AIM OF THE EXERCISE
The expected answer is the set of lines in the data below between the line holding "a31o_2 0.29, nor2_1" and the line holding "or2_2 0.29, o311ai_1", inclusive, written out exactly.
*** Opening DATA PROVIDED ***
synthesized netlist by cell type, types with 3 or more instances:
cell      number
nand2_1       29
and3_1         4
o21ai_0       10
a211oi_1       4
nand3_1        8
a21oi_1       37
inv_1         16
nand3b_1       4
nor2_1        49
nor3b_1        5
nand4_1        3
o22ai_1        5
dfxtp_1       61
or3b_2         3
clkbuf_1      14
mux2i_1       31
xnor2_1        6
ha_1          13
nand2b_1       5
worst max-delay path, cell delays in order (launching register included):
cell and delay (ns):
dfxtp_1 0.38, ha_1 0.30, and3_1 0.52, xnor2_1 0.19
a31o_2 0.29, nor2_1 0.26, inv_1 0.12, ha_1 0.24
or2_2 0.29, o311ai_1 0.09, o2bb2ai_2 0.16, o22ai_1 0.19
*** Closing DATA PROVIDED ***
*** Opening DATA PROVIDED ***
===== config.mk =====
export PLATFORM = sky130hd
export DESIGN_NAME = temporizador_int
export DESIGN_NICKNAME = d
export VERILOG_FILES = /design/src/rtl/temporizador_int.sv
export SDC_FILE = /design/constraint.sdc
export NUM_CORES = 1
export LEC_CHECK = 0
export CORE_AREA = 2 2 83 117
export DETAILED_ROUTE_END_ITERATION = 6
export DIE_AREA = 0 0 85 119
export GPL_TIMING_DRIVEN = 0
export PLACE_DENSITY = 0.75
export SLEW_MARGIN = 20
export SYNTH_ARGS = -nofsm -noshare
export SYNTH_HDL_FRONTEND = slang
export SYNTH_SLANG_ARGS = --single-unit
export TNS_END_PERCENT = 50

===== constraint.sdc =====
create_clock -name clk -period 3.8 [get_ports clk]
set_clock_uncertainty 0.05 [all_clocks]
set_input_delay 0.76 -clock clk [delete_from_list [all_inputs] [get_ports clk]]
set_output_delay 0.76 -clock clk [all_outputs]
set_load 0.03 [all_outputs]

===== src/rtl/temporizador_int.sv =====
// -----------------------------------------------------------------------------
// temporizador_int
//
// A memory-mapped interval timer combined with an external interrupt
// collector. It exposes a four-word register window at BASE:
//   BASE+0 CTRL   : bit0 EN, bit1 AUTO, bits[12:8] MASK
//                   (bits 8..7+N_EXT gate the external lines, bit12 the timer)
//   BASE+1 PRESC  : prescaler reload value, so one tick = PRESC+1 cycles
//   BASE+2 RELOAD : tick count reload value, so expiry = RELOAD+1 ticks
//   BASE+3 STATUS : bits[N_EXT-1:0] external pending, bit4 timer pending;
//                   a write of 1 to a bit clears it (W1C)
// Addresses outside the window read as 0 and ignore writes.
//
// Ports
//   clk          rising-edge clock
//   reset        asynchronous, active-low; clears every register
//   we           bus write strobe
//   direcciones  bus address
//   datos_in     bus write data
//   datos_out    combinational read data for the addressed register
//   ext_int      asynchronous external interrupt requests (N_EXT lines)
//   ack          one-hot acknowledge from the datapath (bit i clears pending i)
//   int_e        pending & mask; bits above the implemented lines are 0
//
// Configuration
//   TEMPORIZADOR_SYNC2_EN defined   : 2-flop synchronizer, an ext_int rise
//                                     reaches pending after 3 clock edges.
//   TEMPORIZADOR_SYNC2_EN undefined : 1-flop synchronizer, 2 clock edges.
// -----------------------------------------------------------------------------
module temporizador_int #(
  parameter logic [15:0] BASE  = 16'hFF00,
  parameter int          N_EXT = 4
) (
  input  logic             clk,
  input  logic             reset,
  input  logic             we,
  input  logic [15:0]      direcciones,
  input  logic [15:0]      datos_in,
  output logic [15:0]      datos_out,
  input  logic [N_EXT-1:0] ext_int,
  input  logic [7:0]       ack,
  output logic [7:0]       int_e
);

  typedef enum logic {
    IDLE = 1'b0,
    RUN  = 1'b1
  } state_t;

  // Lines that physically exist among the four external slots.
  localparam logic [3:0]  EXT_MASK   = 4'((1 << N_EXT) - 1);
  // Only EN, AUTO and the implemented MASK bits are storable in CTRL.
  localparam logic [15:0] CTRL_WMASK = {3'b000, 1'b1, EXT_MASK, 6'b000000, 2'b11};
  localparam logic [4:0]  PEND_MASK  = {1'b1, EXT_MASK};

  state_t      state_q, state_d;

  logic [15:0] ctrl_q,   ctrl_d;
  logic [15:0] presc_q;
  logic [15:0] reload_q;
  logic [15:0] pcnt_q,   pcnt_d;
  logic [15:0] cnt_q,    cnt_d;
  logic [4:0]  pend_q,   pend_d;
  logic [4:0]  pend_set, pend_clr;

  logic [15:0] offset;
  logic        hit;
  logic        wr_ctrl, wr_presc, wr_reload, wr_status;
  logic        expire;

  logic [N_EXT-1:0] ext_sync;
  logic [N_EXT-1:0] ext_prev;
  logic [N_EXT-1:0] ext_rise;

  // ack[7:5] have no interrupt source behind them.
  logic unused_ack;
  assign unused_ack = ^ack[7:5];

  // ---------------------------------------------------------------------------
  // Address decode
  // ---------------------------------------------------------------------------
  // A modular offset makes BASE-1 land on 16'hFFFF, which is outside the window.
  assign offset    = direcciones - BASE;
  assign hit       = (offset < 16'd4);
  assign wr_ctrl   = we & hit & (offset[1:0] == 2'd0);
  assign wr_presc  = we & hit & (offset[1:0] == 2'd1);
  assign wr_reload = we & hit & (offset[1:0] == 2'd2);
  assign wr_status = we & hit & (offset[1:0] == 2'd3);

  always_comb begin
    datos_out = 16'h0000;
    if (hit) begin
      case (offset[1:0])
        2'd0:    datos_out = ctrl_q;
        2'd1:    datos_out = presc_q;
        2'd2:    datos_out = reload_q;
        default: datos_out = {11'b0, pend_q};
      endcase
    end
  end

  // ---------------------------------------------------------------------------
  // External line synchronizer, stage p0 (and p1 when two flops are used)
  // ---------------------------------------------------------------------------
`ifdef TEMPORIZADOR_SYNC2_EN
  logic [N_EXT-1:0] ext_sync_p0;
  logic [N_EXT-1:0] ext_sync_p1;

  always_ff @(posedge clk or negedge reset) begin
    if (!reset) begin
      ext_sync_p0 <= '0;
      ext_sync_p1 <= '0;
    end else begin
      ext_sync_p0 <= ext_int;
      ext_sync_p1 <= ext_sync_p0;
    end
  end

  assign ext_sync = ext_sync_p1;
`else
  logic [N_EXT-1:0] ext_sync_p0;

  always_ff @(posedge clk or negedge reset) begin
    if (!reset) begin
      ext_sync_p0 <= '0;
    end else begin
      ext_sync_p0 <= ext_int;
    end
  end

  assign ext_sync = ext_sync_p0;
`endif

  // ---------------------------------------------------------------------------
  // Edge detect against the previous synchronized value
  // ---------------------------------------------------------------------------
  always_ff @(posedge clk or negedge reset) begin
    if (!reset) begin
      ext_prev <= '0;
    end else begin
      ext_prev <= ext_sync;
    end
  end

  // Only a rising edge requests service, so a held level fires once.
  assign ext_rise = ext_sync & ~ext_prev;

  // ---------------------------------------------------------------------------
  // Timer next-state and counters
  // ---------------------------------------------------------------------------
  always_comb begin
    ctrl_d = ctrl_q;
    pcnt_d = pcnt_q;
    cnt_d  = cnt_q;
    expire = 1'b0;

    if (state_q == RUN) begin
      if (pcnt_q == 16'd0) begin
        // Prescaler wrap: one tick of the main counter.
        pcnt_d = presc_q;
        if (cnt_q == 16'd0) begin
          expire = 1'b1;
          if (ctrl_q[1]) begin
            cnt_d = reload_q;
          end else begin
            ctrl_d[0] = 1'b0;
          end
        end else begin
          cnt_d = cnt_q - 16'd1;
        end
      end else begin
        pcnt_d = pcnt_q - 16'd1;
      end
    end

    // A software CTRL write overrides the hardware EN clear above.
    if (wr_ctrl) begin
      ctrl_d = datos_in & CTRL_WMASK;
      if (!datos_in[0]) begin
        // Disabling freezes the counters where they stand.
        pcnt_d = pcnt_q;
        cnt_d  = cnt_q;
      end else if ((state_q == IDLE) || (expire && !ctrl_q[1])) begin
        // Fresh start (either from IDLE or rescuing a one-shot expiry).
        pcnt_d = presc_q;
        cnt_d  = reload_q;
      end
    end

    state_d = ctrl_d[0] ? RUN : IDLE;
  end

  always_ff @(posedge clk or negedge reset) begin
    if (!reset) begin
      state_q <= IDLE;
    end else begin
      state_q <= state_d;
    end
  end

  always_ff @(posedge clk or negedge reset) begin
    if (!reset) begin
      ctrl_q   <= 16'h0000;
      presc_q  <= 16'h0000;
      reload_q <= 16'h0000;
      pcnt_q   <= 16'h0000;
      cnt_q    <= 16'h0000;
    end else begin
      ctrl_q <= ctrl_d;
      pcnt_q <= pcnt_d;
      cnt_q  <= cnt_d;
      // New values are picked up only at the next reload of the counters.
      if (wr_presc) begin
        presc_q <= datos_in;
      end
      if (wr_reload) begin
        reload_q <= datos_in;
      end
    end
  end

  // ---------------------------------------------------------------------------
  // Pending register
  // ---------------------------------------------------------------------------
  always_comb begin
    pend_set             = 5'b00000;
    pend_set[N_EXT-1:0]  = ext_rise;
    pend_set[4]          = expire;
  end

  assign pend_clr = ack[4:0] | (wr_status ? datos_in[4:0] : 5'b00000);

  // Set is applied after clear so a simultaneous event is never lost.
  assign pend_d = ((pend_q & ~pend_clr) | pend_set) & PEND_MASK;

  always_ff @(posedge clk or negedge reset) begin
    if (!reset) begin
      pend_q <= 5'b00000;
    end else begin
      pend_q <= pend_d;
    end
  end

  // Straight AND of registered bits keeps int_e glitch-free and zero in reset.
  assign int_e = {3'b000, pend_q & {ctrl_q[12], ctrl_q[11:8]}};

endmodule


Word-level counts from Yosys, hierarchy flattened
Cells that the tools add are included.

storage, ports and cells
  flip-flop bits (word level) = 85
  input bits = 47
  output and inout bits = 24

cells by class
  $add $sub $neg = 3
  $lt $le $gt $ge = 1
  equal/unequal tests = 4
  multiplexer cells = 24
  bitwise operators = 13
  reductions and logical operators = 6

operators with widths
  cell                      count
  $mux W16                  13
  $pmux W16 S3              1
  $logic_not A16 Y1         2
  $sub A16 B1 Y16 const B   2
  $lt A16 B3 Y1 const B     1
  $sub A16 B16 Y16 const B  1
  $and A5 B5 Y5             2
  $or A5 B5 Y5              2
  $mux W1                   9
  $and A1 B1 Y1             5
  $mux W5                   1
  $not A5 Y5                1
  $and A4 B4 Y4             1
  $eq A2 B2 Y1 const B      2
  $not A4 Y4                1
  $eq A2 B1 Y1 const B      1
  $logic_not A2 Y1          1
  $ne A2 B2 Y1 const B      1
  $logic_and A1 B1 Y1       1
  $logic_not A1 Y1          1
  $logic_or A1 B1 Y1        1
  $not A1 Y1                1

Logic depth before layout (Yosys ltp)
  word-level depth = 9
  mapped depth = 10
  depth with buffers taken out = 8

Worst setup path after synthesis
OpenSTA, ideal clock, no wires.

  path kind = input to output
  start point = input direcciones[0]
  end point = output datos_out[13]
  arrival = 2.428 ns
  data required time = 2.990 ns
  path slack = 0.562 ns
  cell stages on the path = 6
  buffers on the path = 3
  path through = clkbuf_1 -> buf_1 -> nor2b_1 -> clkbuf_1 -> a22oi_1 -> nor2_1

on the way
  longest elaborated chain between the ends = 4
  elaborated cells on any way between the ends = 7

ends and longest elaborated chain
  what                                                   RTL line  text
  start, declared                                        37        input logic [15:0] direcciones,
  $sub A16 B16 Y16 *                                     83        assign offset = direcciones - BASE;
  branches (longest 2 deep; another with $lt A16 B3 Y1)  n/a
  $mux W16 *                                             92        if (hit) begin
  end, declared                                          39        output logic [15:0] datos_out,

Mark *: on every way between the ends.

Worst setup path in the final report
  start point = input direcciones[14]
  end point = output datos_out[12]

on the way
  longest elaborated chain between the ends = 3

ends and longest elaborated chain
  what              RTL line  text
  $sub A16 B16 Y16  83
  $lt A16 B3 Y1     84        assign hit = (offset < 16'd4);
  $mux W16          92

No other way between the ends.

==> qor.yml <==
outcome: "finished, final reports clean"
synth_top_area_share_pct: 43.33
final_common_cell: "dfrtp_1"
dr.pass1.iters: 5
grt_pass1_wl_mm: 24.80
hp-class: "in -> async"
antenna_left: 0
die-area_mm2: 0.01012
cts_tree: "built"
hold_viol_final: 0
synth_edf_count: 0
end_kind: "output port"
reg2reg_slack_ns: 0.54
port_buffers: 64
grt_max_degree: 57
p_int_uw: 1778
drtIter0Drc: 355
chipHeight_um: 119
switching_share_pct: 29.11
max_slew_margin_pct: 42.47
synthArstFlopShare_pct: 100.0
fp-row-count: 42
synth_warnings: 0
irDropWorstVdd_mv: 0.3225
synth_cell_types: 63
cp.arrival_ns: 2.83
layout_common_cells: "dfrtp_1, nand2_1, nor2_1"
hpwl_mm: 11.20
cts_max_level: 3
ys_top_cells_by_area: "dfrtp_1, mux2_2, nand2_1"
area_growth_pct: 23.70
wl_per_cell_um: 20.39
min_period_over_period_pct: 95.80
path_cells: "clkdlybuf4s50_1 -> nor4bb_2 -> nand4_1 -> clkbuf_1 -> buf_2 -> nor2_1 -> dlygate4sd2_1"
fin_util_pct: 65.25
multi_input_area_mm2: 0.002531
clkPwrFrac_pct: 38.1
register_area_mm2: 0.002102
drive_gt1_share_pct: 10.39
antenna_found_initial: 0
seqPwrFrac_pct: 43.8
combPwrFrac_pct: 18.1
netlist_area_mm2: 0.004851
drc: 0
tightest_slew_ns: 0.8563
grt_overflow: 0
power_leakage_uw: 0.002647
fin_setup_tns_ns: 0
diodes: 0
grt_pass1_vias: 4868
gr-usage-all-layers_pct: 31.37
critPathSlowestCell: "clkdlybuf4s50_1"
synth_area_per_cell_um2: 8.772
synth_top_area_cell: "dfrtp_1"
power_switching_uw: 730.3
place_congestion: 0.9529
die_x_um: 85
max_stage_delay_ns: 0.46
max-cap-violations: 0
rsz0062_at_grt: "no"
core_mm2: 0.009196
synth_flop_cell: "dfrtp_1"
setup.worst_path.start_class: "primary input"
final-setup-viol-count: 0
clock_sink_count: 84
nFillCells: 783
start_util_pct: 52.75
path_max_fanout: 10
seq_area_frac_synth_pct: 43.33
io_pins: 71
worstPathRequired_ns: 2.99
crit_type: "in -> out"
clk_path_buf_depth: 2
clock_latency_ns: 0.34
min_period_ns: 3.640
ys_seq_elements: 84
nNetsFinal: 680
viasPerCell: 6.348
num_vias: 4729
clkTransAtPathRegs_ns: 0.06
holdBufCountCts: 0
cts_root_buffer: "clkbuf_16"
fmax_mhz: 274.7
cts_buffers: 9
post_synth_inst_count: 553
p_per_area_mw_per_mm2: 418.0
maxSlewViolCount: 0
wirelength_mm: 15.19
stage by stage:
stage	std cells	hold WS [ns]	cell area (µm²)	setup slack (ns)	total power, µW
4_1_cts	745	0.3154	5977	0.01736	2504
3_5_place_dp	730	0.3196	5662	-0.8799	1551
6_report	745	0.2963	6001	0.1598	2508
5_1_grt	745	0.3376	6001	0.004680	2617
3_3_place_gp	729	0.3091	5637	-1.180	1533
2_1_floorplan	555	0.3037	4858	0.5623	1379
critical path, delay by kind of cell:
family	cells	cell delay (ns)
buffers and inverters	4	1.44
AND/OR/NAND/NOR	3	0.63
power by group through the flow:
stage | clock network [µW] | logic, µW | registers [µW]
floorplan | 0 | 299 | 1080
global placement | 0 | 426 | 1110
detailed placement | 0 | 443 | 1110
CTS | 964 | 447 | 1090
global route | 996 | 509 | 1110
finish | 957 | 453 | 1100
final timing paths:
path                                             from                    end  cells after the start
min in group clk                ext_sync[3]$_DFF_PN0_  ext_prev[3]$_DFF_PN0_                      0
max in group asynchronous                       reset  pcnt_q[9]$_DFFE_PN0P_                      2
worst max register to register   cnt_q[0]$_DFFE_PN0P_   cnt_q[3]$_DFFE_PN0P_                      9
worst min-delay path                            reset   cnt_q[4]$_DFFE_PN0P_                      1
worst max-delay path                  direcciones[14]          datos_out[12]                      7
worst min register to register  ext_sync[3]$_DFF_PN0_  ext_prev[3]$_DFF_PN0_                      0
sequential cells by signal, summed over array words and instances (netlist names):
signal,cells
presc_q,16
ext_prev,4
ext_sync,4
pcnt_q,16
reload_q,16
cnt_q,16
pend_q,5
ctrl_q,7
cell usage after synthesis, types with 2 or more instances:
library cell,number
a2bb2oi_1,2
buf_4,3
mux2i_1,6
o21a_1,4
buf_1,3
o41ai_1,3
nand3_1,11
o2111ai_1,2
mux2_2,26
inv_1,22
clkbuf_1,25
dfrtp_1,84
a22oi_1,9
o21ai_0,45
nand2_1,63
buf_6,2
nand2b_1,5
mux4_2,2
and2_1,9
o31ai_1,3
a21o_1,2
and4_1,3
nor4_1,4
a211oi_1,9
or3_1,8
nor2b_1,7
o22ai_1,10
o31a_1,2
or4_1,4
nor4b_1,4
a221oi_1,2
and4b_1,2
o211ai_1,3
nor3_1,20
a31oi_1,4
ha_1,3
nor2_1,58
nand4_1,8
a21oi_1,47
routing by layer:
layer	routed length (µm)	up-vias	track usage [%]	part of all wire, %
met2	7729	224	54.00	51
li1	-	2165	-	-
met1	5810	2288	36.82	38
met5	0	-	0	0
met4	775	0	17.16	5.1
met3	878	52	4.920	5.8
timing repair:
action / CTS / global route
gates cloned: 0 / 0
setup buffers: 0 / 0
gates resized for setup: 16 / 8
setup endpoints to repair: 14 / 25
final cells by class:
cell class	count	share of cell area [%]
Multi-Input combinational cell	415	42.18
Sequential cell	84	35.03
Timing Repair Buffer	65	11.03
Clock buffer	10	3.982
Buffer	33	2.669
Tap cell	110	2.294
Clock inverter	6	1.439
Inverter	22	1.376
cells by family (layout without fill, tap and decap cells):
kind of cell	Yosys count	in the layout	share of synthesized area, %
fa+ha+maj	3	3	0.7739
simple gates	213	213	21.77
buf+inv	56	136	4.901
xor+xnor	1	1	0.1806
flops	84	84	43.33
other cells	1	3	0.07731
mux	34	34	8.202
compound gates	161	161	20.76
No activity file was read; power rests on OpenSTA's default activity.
*** Closing DATA PROVIDED ***
EXERCISE RESULT
a31o_2 0.29, nor2_1 0.26, inv_1 0.12, ha_1 0.24
or2_2 0.29, o311ai_1 0.09, o2bb2ai_2 0.16, o22ai_1 0.19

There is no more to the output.